┌─ PROVIDED RECORDS

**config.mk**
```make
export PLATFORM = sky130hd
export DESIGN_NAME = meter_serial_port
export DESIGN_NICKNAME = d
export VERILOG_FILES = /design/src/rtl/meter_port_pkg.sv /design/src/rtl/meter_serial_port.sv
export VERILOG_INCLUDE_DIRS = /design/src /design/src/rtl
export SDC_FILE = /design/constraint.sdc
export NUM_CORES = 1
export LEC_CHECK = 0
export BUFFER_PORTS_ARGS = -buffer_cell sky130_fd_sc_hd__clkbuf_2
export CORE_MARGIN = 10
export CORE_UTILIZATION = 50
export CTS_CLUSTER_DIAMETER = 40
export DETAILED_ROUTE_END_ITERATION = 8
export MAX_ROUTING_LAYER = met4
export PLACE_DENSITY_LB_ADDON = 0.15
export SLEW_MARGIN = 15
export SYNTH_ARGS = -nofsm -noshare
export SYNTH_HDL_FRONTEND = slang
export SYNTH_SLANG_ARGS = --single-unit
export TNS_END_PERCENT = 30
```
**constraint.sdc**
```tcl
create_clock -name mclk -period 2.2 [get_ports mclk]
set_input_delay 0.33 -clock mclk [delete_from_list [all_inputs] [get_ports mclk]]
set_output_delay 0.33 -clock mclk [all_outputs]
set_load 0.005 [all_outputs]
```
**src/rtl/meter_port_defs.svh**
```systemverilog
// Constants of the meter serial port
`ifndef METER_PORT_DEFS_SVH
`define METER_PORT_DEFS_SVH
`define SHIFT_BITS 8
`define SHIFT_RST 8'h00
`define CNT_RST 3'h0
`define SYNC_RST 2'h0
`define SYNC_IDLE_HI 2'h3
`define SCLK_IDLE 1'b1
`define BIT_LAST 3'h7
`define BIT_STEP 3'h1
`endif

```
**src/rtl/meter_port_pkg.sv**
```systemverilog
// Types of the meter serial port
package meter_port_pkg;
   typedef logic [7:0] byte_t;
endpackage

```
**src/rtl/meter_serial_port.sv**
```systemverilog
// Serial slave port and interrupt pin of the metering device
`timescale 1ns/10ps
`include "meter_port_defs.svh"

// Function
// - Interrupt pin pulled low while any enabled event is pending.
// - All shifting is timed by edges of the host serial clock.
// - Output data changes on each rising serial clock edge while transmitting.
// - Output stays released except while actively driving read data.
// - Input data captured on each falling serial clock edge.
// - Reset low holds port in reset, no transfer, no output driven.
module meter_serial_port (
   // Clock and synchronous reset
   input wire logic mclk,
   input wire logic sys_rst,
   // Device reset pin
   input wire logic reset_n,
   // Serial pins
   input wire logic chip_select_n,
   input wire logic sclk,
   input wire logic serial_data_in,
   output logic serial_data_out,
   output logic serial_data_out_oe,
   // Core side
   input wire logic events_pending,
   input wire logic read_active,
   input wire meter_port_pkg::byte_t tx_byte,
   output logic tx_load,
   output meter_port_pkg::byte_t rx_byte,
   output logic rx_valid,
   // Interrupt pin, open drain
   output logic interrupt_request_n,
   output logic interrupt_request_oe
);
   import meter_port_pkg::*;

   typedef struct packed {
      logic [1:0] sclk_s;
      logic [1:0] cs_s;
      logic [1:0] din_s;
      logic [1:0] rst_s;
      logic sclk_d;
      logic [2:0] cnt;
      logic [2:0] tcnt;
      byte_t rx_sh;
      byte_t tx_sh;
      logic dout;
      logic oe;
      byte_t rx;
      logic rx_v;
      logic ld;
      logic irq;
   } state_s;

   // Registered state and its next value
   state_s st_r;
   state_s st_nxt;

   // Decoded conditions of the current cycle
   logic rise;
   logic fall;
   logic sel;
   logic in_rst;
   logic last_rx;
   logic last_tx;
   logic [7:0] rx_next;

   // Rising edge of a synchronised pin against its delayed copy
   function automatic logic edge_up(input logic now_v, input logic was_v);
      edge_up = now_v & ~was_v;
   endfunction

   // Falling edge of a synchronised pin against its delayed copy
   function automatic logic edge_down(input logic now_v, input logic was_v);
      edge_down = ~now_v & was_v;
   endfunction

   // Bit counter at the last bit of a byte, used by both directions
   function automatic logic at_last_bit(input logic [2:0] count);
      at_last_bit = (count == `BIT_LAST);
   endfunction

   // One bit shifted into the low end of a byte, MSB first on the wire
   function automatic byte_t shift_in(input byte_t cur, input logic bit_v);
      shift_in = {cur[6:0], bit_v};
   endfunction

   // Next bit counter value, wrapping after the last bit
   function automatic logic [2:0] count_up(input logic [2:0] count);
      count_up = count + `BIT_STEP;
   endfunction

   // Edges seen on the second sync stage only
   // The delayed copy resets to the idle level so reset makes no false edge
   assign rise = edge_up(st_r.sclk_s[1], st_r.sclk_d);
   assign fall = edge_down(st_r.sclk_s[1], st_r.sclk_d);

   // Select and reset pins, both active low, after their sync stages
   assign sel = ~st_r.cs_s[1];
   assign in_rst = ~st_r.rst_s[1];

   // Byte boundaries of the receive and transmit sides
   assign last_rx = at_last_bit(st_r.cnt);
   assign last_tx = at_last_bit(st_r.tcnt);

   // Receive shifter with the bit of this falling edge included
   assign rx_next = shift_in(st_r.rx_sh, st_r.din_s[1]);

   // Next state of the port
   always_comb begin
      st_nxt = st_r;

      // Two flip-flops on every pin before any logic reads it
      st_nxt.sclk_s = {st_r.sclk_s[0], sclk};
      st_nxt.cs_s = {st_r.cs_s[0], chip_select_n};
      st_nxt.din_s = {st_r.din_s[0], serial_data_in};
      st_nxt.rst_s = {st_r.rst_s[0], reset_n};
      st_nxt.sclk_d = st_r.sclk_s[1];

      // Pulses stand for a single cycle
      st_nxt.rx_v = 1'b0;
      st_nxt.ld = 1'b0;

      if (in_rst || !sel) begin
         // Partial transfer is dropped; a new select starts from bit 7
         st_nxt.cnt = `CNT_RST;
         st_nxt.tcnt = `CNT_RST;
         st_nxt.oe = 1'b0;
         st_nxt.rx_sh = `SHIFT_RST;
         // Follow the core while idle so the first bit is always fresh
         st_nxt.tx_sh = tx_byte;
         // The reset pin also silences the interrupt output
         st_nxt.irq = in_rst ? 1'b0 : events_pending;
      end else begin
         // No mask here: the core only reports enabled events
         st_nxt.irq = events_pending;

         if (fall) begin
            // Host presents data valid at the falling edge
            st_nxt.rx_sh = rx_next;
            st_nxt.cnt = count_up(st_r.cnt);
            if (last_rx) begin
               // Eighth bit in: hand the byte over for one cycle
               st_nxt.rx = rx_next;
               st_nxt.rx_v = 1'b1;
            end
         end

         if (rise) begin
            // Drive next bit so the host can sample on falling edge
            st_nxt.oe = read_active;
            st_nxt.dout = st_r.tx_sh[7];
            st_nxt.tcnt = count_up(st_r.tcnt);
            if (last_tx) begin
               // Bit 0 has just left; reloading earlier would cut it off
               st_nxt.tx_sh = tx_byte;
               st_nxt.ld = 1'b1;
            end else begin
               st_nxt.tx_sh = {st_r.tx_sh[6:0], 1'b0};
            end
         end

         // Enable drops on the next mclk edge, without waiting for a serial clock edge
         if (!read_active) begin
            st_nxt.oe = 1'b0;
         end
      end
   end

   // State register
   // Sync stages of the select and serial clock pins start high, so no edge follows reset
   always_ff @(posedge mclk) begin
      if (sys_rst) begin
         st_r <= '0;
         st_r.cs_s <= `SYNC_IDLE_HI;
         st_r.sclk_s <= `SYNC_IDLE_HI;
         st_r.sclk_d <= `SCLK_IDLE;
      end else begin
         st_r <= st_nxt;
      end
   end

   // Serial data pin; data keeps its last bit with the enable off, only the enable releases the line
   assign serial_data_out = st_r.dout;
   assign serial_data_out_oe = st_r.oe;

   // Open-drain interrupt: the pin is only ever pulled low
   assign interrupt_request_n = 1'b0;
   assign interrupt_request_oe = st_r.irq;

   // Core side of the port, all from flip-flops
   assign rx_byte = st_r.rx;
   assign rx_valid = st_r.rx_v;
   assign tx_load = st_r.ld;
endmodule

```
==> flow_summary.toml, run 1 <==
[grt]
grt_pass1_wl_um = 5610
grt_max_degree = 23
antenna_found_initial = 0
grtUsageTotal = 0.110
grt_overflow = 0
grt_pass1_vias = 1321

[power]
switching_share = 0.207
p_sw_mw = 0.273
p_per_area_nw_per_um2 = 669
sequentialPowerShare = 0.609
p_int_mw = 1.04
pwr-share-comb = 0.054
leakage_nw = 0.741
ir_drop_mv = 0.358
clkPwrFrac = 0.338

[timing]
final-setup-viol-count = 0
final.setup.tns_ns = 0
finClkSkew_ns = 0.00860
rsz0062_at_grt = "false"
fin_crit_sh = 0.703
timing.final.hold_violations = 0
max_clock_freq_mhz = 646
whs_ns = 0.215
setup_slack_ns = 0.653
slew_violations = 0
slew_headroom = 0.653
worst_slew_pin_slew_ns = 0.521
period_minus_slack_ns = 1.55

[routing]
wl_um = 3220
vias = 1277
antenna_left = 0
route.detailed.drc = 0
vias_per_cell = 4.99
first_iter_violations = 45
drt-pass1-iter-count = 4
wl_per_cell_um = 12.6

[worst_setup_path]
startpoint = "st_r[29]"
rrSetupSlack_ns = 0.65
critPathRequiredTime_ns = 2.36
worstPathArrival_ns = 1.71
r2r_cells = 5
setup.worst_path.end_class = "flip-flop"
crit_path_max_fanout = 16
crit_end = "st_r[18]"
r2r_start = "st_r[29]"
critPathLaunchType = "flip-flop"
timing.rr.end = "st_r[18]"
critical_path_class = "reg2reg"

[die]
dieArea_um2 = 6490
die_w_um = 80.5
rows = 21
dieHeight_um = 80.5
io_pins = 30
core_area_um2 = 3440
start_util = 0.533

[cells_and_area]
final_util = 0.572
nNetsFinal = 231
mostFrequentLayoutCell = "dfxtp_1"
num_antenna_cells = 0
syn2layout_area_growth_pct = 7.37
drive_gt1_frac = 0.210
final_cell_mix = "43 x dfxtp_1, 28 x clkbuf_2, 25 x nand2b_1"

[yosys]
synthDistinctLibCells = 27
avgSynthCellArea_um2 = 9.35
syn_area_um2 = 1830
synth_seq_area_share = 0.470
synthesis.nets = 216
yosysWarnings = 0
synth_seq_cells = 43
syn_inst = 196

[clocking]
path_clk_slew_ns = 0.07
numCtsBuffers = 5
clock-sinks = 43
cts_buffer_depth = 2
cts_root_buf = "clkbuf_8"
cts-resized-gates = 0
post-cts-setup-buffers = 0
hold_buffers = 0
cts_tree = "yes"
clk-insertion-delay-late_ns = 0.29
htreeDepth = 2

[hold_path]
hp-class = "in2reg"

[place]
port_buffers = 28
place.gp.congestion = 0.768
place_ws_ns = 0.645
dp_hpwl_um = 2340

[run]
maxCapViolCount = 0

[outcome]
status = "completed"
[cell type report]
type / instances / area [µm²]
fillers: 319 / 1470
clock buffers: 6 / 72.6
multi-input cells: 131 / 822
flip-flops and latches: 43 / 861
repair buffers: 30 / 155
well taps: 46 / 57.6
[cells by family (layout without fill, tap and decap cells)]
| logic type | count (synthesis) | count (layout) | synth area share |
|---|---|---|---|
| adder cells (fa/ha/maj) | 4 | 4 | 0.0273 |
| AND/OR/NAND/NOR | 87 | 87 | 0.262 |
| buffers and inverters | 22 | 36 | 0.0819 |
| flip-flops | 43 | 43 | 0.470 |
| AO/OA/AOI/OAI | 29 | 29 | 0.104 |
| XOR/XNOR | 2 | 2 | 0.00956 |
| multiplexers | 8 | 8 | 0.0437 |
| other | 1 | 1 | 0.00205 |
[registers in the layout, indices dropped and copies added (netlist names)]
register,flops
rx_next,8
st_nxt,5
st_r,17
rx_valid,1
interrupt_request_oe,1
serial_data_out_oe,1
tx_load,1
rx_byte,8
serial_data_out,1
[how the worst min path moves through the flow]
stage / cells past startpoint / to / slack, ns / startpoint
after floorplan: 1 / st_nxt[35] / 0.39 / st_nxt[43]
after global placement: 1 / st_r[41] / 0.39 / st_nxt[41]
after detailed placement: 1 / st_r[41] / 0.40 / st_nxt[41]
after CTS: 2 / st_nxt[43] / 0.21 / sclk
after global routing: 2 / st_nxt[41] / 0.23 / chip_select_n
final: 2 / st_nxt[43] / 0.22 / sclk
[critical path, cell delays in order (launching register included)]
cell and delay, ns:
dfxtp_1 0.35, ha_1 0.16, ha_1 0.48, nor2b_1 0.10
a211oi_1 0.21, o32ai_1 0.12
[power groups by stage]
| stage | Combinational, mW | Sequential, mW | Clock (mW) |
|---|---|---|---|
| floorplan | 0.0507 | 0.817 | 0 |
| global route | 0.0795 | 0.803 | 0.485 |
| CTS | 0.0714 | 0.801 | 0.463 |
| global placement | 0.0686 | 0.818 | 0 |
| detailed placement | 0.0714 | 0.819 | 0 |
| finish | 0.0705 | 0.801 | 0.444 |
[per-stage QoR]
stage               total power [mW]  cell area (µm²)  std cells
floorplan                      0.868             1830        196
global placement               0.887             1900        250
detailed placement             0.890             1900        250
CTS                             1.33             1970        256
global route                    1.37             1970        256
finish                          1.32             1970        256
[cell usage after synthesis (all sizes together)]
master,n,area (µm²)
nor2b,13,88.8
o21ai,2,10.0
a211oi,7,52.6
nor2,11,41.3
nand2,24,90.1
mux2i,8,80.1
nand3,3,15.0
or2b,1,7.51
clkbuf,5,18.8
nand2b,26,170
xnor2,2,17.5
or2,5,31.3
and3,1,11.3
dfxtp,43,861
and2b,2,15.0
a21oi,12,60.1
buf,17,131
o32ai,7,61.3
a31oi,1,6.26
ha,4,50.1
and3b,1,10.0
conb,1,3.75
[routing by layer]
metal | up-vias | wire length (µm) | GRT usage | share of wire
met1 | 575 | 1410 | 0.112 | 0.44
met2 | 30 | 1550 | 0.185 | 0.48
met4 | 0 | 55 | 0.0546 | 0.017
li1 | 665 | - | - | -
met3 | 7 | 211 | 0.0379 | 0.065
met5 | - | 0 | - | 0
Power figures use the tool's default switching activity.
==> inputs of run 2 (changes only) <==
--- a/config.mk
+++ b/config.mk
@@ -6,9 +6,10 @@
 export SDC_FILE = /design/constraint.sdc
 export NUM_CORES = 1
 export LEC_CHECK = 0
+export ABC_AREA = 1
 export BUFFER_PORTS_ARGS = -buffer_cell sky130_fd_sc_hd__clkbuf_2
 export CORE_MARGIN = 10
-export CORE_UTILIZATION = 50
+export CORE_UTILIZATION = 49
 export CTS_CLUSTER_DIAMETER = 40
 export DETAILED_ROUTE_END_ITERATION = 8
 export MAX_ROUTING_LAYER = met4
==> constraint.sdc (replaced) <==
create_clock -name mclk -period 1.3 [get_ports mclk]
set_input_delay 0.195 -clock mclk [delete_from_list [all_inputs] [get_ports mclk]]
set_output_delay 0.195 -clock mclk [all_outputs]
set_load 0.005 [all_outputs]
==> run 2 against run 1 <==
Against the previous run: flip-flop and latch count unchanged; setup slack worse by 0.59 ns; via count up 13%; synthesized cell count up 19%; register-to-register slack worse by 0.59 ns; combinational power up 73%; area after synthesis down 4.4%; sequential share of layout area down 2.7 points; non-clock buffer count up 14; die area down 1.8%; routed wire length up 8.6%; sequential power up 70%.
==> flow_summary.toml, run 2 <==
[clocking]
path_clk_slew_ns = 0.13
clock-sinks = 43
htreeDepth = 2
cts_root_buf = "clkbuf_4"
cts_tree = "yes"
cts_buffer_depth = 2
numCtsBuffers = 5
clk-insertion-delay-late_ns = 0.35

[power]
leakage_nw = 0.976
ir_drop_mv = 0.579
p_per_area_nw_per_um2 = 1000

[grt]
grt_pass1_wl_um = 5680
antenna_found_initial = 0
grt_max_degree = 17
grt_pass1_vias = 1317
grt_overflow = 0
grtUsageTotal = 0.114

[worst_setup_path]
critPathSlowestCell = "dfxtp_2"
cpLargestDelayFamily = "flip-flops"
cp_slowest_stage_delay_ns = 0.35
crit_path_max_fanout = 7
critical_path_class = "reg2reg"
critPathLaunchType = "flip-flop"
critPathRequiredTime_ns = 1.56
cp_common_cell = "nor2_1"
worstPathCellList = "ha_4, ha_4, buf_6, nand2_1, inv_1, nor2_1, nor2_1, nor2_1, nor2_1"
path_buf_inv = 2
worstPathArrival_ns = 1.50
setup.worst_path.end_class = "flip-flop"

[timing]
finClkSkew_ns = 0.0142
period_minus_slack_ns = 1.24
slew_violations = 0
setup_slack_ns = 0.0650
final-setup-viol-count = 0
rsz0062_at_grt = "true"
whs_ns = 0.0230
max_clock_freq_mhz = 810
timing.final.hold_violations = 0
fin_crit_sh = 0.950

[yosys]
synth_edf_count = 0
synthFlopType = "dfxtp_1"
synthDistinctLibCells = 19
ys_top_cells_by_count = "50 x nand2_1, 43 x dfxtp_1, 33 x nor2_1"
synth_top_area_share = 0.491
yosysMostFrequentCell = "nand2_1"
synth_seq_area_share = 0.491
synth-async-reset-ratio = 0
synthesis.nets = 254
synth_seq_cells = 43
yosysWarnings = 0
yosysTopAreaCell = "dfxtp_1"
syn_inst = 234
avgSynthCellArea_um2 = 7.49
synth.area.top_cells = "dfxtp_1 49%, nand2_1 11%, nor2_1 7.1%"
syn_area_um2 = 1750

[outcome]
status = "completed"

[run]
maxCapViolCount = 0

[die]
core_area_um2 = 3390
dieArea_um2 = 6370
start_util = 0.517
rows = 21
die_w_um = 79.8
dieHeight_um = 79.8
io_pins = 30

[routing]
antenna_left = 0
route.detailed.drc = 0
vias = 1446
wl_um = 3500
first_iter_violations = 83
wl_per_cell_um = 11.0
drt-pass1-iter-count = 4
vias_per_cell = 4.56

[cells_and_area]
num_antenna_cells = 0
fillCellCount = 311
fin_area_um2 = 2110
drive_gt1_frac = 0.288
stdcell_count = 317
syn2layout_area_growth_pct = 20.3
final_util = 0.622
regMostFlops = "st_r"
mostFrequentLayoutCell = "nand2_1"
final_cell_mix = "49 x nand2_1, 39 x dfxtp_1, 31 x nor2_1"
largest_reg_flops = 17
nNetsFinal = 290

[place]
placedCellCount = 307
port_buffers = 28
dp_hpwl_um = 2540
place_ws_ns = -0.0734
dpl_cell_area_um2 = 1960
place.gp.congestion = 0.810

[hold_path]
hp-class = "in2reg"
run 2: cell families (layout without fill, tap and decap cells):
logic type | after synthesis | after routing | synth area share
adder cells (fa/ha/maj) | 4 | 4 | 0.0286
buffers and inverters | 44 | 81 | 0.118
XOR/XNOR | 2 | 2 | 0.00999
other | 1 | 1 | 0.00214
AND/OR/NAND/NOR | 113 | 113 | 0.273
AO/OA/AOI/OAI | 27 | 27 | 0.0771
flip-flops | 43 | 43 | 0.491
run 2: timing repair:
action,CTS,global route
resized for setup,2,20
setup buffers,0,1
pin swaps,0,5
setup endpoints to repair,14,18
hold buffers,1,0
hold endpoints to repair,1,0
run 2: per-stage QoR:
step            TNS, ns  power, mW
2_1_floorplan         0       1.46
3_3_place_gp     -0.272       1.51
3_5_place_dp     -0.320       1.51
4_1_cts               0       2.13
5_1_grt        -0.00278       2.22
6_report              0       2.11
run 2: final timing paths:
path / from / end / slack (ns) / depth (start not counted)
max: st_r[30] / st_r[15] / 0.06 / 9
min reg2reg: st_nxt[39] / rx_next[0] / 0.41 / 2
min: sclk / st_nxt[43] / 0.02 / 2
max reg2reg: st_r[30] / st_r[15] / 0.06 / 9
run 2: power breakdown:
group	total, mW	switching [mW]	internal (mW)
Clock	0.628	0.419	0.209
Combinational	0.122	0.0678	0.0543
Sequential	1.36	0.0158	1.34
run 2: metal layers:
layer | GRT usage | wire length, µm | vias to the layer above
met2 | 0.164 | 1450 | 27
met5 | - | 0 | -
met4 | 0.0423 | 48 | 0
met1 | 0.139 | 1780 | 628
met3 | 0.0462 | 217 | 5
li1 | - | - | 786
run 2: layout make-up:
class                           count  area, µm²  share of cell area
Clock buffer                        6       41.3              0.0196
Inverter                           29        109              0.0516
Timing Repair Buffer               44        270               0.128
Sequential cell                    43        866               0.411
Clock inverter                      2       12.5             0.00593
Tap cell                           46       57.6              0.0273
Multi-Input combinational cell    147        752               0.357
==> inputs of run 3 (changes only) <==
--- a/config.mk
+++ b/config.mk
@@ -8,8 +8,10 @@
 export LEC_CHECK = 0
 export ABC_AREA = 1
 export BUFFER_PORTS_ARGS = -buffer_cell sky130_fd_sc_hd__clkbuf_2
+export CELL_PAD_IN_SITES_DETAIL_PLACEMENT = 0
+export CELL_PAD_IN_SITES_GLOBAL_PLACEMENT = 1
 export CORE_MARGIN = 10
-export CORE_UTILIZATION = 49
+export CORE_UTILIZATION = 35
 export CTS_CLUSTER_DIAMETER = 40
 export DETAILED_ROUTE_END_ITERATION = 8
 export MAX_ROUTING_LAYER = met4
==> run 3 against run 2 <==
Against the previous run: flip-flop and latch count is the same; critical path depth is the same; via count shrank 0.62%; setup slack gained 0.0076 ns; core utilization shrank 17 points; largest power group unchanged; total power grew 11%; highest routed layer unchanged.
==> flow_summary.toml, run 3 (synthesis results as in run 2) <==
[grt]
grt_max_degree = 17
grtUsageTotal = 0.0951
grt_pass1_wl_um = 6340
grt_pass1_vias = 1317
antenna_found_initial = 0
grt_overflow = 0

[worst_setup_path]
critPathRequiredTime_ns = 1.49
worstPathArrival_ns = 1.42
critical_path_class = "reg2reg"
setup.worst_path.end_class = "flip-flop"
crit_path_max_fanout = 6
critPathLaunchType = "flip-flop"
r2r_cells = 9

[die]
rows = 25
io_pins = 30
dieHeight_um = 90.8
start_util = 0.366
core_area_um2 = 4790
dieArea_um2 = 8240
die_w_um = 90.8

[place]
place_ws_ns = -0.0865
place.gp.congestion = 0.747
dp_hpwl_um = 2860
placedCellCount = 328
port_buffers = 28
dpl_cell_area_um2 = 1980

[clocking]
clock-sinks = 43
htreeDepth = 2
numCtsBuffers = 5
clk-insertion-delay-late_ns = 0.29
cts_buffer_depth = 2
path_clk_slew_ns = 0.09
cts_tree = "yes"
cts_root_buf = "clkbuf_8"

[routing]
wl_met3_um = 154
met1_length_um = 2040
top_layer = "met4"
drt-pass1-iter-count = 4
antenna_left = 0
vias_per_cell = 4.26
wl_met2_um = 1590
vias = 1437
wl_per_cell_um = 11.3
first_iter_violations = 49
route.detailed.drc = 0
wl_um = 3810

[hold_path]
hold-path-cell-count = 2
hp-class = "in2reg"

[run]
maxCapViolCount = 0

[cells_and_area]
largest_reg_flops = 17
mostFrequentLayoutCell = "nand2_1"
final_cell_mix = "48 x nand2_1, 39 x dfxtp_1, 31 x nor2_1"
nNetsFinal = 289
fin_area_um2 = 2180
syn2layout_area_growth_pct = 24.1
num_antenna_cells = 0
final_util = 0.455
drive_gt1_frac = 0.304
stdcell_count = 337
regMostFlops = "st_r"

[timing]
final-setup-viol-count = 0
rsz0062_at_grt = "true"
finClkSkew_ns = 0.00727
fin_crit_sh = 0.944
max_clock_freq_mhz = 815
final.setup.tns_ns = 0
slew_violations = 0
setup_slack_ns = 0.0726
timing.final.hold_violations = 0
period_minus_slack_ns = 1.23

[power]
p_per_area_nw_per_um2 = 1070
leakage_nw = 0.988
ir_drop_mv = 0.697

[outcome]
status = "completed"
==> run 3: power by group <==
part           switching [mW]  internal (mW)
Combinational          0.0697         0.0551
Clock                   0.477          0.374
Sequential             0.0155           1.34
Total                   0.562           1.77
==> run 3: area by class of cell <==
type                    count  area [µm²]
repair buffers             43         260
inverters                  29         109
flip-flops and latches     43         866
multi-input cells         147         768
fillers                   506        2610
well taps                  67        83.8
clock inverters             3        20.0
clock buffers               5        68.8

└─

▶ _TO DO_
Could you state the number of lines above in which the word "included" appears? Give that number by itself.

▶ _SOLUTION_
2